“Frames are really the Cinderellas of the art world,” says Deborah Davis, author of the forthcoming book The Secret Lives of Frames: One Hundred Years of Art and Artistry (Filipacchi Publishing, 2006). “They’re hard-working and completely ignored, and most of us, except a small circle of professionals, have no means for appreciating them for what they are.”
The Julius Lowy Frame & Restoring Co., a Manhattan gallery that stocks more than 4,500 antique frames from the 15th to the mid-20th centuries, will celebrate this unsung hero of the art world throughout 2007, the company’s centennial. Davis’ book is part of the festivities, and Lowy will host an exhibit, also called The Secret Lives of Frames, at its Upper East Side gallery from January 12 through April 13; selections from the display will appear at museums in Ohio and Virginia later in the year. Davis, who also has authored Strapless: John Singer Sargent and the Fall of Madame X (Tarcher, 2003) and Party of the Century: The Fabulous Story of Truman Capote and His Black and White Ba ll (Wiley, 2006), says she gained an appreciation for frames once she began researching the subject for the book. “As soon as I explored their history, I realized that they have really had a long and noble run,” she says. “Then I started to look at them, and I didn’t see the art inside.”
If the frame is Cinderella, Lowy is its fairy godmother. Larry Shar, who has been president of the gallery since 1979, explains that pairing frames with paintings is not magic, but it is tricky. “There are aesthetic considerations, historic considerations, artistic considerations—where are you going to hang it, and what are you going to hang it with,” he says. Finding a frame that complements and does not overwhelm the art is just part of the challenge; sometimes engineering skills are required. Such was the case with a 10-by-5-foot Yosemite scene painted by Albert Bierstadt in 1876. The painting’s owner asked the gallery, which also produces reproduction and custom frames, to replicate the frame that originally accompanied the painting. Instead of employing the heavy plaster that was used to make the 19th-century frame, Lowy’s artisans produced a more practical facsimile that is light and easy to transport. They formed the frame from urethane foam and designed it as four separate pieces. The veins of leaves that decorate the corners conceal the joins when the pieces are attached.
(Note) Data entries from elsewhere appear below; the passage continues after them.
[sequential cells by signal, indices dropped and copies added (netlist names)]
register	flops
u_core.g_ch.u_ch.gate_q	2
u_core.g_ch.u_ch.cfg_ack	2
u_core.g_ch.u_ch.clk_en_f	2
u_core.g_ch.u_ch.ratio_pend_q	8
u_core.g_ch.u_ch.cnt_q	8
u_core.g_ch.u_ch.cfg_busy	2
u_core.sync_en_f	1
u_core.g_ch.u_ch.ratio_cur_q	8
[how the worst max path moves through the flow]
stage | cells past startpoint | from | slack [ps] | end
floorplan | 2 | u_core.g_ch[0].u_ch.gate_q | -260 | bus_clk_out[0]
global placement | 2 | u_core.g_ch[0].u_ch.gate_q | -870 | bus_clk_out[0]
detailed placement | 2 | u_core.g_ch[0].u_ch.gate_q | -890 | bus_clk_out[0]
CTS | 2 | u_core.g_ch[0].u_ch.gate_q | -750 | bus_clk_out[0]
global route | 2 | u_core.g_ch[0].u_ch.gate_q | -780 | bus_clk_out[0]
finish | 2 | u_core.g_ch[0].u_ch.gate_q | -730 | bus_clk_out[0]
[config.mk]
export PLATFORM = sky130hd
export DESIGN_NAME = friscv_rv32i_control
export DESIGN_NICKNAME = d
export VERILOG_FILES = /design/src/rtl/friscv_rv32i_control.sv
export SDC_FILE = /design/constraint.sdc
export NUM_CORES = 1
export LEC_CHECK = 0
export ABC_AREA = 1
export ABC_CLOCK_PERIOD_IN_PS = 3830
export BUFFER_PORTS_ARGS = -buffer_cell sky130_fd_sc_hd__buf_2
export CAP_MARGIN = 0
export CORE_AREA = 2 2 153 155
export DETAILED_ROUTE_END_ITERATION = 10
export DIE_AREA = 0 0 155 157
export GPL_TIMING_DRIVEN = 0
export PLACE_DENSITY = 0.82
export REMOVE_ABC_BUFFERS = 1
export SLEW_MARGIN = 10
export SYNTH_ARGS = -nofsm -noshare
export SYNTH_HDL_FRONTEND = slang
export SYNTH_SLANG_ARGS = --single-unit
export TNS_END_PERCENT = 5
[constraint.sdc]
create_clock -name aclk -period 3.83 [get_ports aclk]
set_input_delay 0.1915 -clock aclk [delete_from_list [all_inputs] [get_ports aclk]]
set_output_delay 0.1915 -clock aclk [all_outputs]
set_load 0.01 [all_outputs]
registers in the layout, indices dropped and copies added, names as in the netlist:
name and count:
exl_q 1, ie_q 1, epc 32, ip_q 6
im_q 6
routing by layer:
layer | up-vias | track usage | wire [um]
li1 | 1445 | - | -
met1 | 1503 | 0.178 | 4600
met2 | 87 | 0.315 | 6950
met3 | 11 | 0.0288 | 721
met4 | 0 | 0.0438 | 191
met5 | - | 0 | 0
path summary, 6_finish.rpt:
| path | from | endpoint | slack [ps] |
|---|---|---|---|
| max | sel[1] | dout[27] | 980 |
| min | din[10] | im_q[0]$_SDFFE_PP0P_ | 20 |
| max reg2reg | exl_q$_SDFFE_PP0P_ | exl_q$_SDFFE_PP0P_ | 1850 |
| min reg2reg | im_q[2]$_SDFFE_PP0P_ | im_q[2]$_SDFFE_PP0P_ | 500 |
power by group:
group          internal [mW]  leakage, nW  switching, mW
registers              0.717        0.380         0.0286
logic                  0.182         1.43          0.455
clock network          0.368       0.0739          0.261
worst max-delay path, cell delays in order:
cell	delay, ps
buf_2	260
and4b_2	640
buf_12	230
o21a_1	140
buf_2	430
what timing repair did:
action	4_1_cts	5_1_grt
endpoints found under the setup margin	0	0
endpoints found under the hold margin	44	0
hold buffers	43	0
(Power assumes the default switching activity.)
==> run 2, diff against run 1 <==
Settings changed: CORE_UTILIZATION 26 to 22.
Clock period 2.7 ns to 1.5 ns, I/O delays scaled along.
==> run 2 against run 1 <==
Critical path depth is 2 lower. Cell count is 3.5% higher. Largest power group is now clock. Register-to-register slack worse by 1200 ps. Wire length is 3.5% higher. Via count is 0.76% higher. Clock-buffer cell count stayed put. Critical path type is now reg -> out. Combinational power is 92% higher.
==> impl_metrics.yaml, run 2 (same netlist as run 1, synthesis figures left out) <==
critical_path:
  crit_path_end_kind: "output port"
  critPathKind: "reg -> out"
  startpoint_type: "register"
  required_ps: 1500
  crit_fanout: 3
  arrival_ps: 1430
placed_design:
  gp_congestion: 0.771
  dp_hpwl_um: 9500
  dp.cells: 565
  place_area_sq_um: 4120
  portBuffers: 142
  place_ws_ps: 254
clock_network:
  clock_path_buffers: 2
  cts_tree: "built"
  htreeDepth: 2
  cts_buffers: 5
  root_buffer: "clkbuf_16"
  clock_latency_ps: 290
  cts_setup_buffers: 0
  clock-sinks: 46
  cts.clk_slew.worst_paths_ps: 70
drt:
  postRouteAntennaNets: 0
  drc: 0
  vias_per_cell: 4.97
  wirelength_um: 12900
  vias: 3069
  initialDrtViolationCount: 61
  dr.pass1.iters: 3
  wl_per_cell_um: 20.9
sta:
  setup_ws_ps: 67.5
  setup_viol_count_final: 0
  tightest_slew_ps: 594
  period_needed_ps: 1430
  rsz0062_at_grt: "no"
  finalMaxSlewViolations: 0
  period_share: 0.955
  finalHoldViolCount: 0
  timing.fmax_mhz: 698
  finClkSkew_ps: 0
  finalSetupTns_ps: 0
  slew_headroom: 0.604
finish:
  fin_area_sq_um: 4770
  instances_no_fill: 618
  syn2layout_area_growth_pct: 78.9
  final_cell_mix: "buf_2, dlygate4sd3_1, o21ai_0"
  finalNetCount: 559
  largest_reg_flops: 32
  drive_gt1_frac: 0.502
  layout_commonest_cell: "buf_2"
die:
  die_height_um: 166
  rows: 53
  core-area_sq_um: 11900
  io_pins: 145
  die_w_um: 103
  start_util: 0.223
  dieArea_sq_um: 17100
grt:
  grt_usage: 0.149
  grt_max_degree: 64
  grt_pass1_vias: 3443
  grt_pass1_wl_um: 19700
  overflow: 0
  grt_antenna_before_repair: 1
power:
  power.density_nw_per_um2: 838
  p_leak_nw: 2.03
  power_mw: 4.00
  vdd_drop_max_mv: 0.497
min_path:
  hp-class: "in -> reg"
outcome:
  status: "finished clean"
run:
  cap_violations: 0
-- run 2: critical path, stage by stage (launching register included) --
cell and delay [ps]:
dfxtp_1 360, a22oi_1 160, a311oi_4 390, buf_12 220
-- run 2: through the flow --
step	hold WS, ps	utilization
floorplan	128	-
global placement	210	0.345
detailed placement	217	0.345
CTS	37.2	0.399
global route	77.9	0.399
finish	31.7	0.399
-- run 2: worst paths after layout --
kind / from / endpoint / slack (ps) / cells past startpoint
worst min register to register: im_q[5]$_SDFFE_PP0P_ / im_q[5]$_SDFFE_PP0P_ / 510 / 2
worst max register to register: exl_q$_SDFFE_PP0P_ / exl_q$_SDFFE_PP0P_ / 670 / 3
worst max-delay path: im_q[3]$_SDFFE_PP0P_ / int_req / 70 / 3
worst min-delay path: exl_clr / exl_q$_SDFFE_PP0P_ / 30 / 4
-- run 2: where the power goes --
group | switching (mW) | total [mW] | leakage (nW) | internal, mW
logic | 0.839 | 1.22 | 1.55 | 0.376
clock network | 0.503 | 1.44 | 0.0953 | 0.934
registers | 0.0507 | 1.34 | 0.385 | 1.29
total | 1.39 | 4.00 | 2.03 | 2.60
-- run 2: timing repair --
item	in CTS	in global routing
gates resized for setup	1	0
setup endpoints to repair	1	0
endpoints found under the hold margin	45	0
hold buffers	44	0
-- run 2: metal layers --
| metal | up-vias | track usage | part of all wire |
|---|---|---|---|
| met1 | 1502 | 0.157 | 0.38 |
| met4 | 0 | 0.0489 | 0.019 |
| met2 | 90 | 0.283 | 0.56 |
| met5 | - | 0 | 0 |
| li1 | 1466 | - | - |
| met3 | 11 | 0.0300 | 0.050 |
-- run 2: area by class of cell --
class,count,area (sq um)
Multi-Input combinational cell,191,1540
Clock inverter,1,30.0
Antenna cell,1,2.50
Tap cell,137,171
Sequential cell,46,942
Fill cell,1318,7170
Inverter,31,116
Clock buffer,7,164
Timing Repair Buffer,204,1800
While art is subject to fads and fashions, frames—as both furnishings and pieces of decorative art—are even more vulnerable to these forces. Lowy’s ample inventory of antique frames testifies to this assertion: Each has been divorced from its original painting. However, Shar recognizes—and his business operates on this premise—that fashion is cyclical. Like Shar, the late Kirk Varnedoe, former chief curator in the department of painting and sculpture at the Museum of Modern Art (MoMA) in Manhattan, understood that frame designs that go out of style eventually will come back into vogue. When, in the late 1970s or early 1980s (Shar cannot recall the precise year), he heard that MoMA was removing the 17th- and 18th-century frames from several of its paintings, he asked Varnedoe to sell him some. “He said, ‘I’m not that stupid,’ and in 25 years, they were back on those paintings,” Shar recalls. “Varnedoe understood that it was not a simple issue, that tastes and opinions, even his own, change over time.”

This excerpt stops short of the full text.